Your objective
Go to the line containing "timing;Min Hold Slack;488;ps" in the records below and print it and every following line exactly, on through the line containing "worst_setup_path;Critical Path AT;7870;ps", then stop.

(Stored records)
- Opening Delimiter -
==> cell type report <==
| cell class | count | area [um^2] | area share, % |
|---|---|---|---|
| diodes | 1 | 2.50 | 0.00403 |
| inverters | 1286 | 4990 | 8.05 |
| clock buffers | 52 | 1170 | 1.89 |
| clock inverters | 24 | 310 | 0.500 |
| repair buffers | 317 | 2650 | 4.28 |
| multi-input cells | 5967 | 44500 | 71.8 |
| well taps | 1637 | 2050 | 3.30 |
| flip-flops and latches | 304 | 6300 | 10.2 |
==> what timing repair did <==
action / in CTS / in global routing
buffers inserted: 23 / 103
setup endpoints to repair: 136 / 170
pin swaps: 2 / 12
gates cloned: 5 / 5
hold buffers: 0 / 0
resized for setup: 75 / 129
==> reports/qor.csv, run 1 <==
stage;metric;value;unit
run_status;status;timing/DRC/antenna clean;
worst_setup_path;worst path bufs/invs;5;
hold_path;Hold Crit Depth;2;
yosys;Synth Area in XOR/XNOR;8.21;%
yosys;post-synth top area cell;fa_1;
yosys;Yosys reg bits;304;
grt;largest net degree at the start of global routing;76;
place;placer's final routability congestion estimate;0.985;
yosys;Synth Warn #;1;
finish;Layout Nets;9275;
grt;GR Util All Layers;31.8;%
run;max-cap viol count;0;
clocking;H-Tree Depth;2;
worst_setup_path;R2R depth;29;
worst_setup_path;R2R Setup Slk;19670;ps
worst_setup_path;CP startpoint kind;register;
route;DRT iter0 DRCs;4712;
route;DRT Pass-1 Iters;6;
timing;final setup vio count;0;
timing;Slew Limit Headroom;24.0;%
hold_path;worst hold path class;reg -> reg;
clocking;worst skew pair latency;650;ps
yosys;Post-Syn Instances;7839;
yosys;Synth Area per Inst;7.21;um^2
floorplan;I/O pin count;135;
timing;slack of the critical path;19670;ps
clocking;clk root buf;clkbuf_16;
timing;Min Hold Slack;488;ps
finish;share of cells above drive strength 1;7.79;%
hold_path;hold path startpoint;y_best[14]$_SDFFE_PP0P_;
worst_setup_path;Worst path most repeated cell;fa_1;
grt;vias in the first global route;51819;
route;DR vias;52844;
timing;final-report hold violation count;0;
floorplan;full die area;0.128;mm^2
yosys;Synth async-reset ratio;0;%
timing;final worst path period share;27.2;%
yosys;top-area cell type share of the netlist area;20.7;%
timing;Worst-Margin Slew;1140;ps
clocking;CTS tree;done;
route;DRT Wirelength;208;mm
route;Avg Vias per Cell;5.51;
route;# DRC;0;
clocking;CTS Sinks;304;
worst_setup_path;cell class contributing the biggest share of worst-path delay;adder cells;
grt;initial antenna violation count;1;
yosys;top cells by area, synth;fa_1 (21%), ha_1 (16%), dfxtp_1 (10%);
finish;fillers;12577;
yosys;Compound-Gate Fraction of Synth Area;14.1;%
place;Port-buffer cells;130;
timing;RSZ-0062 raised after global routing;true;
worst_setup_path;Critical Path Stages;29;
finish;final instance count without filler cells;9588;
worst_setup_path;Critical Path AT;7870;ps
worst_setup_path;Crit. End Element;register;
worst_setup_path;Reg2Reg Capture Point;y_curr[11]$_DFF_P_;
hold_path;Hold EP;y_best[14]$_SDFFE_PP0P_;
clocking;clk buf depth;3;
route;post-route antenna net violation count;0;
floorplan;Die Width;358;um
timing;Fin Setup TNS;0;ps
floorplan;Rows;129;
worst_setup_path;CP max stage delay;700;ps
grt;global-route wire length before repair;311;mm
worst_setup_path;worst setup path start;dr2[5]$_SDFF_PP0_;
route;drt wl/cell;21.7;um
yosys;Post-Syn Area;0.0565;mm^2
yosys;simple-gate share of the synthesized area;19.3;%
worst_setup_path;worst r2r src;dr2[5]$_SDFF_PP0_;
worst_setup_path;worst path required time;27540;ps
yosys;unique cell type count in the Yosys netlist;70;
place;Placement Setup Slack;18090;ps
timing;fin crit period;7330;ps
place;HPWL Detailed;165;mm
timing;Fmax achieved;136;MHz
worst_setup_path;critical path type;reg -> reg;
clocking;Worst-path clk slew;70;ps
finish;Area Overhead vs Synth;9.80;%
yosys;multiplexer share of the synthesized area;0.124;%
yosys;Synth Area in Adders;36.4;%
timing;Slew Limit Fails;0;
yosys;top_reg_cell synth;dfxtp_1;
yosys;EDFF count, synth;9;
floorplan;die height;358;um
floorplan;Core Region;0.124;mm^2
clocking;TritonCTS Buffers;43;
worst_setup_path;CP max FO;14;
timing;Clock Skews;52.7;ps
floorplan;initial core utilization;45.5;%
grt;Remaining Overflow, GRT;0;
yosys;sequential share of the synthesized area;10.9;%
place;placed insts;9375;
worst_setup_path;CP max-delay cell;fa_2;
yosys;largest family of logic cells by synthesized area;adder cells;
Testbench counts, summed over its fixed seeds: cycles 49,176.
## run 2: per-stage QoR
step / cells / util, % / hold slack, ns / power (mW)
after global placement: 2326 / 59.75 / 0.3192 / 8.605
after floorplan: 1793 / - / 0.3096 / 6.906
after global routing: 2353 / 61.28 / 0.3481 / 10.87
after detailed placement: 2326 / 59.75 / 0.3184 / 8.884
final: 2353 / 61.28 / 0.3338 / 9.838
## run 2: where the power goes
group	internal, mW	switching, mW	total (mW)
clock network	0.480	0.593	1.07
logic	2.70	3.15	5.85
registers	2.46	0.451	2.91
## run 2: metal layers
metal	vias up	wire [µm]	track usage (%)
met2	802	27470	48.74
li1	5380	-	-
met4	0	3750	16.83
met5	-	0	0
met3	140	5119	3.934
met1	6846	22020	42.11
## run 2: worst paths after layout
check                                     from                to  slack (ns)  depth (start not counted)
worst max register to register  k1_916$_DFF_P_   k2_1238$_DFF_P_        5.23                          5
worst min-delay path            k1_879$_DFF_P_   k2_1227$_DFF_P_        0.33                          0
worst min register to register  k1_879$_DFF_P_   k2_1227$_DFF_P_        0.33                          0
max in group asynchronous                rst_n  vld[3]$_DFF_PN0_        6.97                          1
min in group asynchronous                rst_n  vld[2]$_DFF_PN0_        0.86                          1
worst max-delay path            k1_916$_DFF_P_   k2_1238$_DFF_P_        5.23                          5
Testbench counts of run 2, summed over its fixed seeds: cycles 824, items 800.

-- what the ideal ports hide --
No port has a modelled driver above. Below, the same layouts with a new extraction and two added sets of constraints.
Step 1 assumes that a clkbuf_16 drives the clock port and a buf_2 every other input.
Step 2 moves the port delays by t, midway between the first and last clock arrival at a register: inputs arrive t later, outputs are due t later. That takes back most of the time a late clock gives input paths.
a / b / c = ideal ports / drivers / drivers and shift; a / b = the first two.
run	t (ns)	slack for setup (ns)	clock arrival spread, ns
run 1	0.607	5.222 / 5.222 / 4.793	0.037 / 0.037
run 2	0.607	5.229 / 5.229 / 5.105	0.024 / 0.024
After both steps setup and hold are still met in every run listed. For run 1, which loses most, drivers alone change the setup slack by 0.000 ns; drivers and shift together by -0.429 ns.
This design comes from an exercise in tuning for small area, a short achievable clock period and few clock cycles on the open sky130 flow, not from production work. In this exercise RTL edits were held to simulation tests only and were not proved equivalent to the original. Power is estimated from default activity; no workload was simulated.

### flow/design.v
module prefix_add #(parameter W = 32) (
    input  [W-1:0] a,
    input  [W-1:0] b,
    input          cin,
    output [W-1:0] s,
    output         cout
);
    localparam L = (W + 1 <= 2) ? 1 : (W + 1 <= 4) ? 2 : (W + 1 <= 8) ? 3 :
                   (W + 1 <= 16) ? 4 : (W + 1 <= 32) ? 5 : 6;
    wire [W:0] g [0:L];
    wire [W:0] p [0:L];
    wire [W-1:0] hp = a ^ b;
    assign g[0] = {a & b, cin};
    assign p[0] = {hp, 1'b0};
    genvar k, i;
    generate
        for (k = 0; k < L; k = k + 1) begin : lvl
            for (i = 0; i <= W; i = i + 1) begin : bitk
                if (i >= (1 << k)) begin : comb
                    assign g[k+1][i] = g[k][i] | (p[k][i] & g[k][i - (1 << k)]);
                    assign p[k+1][i] = p[k][i] & p[k][i - (1 << k)];
                end else begin : pass
                    assign g[k+1][i] = g[k][i];
                    assign p[k+1][i] = p[k][i];
                end
            end
        end
    endgenerate
    assign s = hp ^ g[L][W-1:0];
    assign cout = g[L][W];
endmodule
module pc_rel #(parameter N = 13) (
    input  [31:0] pc,
    input  [N-1:0] imm,
    output [31:0] t
);
    wire [N-1:0] lo;
    wire c;
    prefix_add #(.W(N)) add_lo(.a(pc[N-1:0]), .b(imm), .cin(1'b0), .s(lo), .cout(c));
    wire [31-N:0] hi = pc[31:N];
    wire [31-N:0] hi_inc, hi_dec;
    wire ci, cd;
    prefix_add #(.W(32-N)) inc(.a(hi), .b({(32-N){1'b0}}), .cin(1'b1), .s(hi_inc), .cout(ci));
    prefix_add #(.W(32-N)) dec(.a(hi), .b({(32-N){1'b1}}), .cin(1'b0), .s(hi_dec), .cout(cd));
    wire sg = imm[N-1];
    assign t = {(c & ~sg) ? hi_inc : (~c & sg) ? hi_dec : hi, lo};
endmodule
module alu(
    input [31:0] a,
    input [31:0] b,
    input        sub,       
    input        sra,       
    input        sel_add,
    input        sel_slt,
    input        sel_sltu,
    input        sel_xor,
    input        sel_or,
    input        sel_and,
    input        sel_sll,
    input        sel_srl,
    output [31:0] sum,
    output        eq,
    output        lt,
    output        ltu,
    output [31:0] result
);
    wire co;
    prefix_add #(.W(32)) add(.a(a), .b(sub ? ~b : b), .cin(sub), .s(sum), .cout(co));
    assign eq  = (a == b);
    assign ltu = ~co;
    assign lt  = (a[31] ^ b[31]) ? a[31] : ltu;
    wire [31:0] shl = a << b[4:0];
    wire [31:0] shr = $signed({sra & a[31], a}) >>> b[4:0];
    assign result = ({32{sel_add}}  & sum)
                  | ({32{sel_slt}}  & {31'd0, lt})
                  | ({32{sel_sltu}} & {31'd0, ltu})
                  | ({32{sel_xor}}  & (a ^ b))
                  | ({32{sel_or}}   & (a | b))
                  | ({32{sel_and}}  & (a & b))
                  | ({32{sel_sll}}  & shl)
                  | ({32{sel_srl}}  & shr);
endmodule
module register_file(
    input clk,
    input reset,
    input [4:0] reg1_address,
    input [4:0] reg2_address,
    input write_enable,
    input [4:0] write_address,
    input [31:0] write_data,
    output reg [31:0] reg1_data,
    output reg [31:0] reg2_data
);
    reg [31:0] registers [1:31];
    reg [31:1] valid;
    integer i;
    always @(*) begin
        reg1_data = 32'd0;
        reg2_data = 32'd0;
        for (i = 1; i < 32; i = i + 1) begin
            reg1_data = reg1_data | ({32{valid[i] && reg1_address == i[4:0]}} & registers[i]);
            reg2_data = reg2_data | ({32{valid[i] && reg2_address == i[4:0]}} & registers[i]);
        end
    end
    always @(posedge clk) begin
        for (i = 1; i < 32; i = i + 1) begin
            if (reset)
                valid[i] <= 1'b0;
            else if (write_enable && write_address == i[4:0])
                valid[i] <= 1'b1;
        end
    end
    always @(posedge clk) begin
        for (i = 1; i < 32; i = i + 1)
            if (write_enable && write_address == i[4:0])
                registers[i] <= write_data;
    end
endmodule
- Closing Delimiter -
Response
timing;Min Hold Slack;488;ps
finish;share of cells above drive strength 1;7.79;%
hold_path;hold path startpoint;y_best[14]$_SDFFE_PP0P_;
worst_setup_path;Worst path most repeated cell;fa_1;
grt;vias in the first global route;51819;
route;DR vias;52844;
timing;final-report hold violation count;0;
floorplan;full die area;0.128;mm^2
yosys;Synth async-reset ratio;0;%
timing;final worst path period share;27.2;%
yosys;top-area cell type share of the netlist area;20.7;%
timing;Worst-Margin Slew;1140;ps
clocking;CTS tree;done;
route;DRT Wirelength;208;mm
route;Avg Vias per Cell;5.51;
route;# DRC;0;
clocking;CTS Sinks;304;
worst_setup_path;cell class contributing the biggest share of worst-path delay;adder cells;
grt;initial antenna violation count;1;
yosys;top cells by area, synth;fa_1 (21%), ha_1 (16%), dfxtp_1 (10%);
finish;fillers;12577;
yosys;Compound-Gate Fraction of Synth Area;14.1;%
place;Port-buffer cells;130;
timing;RSZ-0062 raised after global routing;true;
worst_setup_path;Critical Path Stages;29;
finish;final instance count without filler cells;9588;
worst_setup_path;Critical Path AT;7870;ps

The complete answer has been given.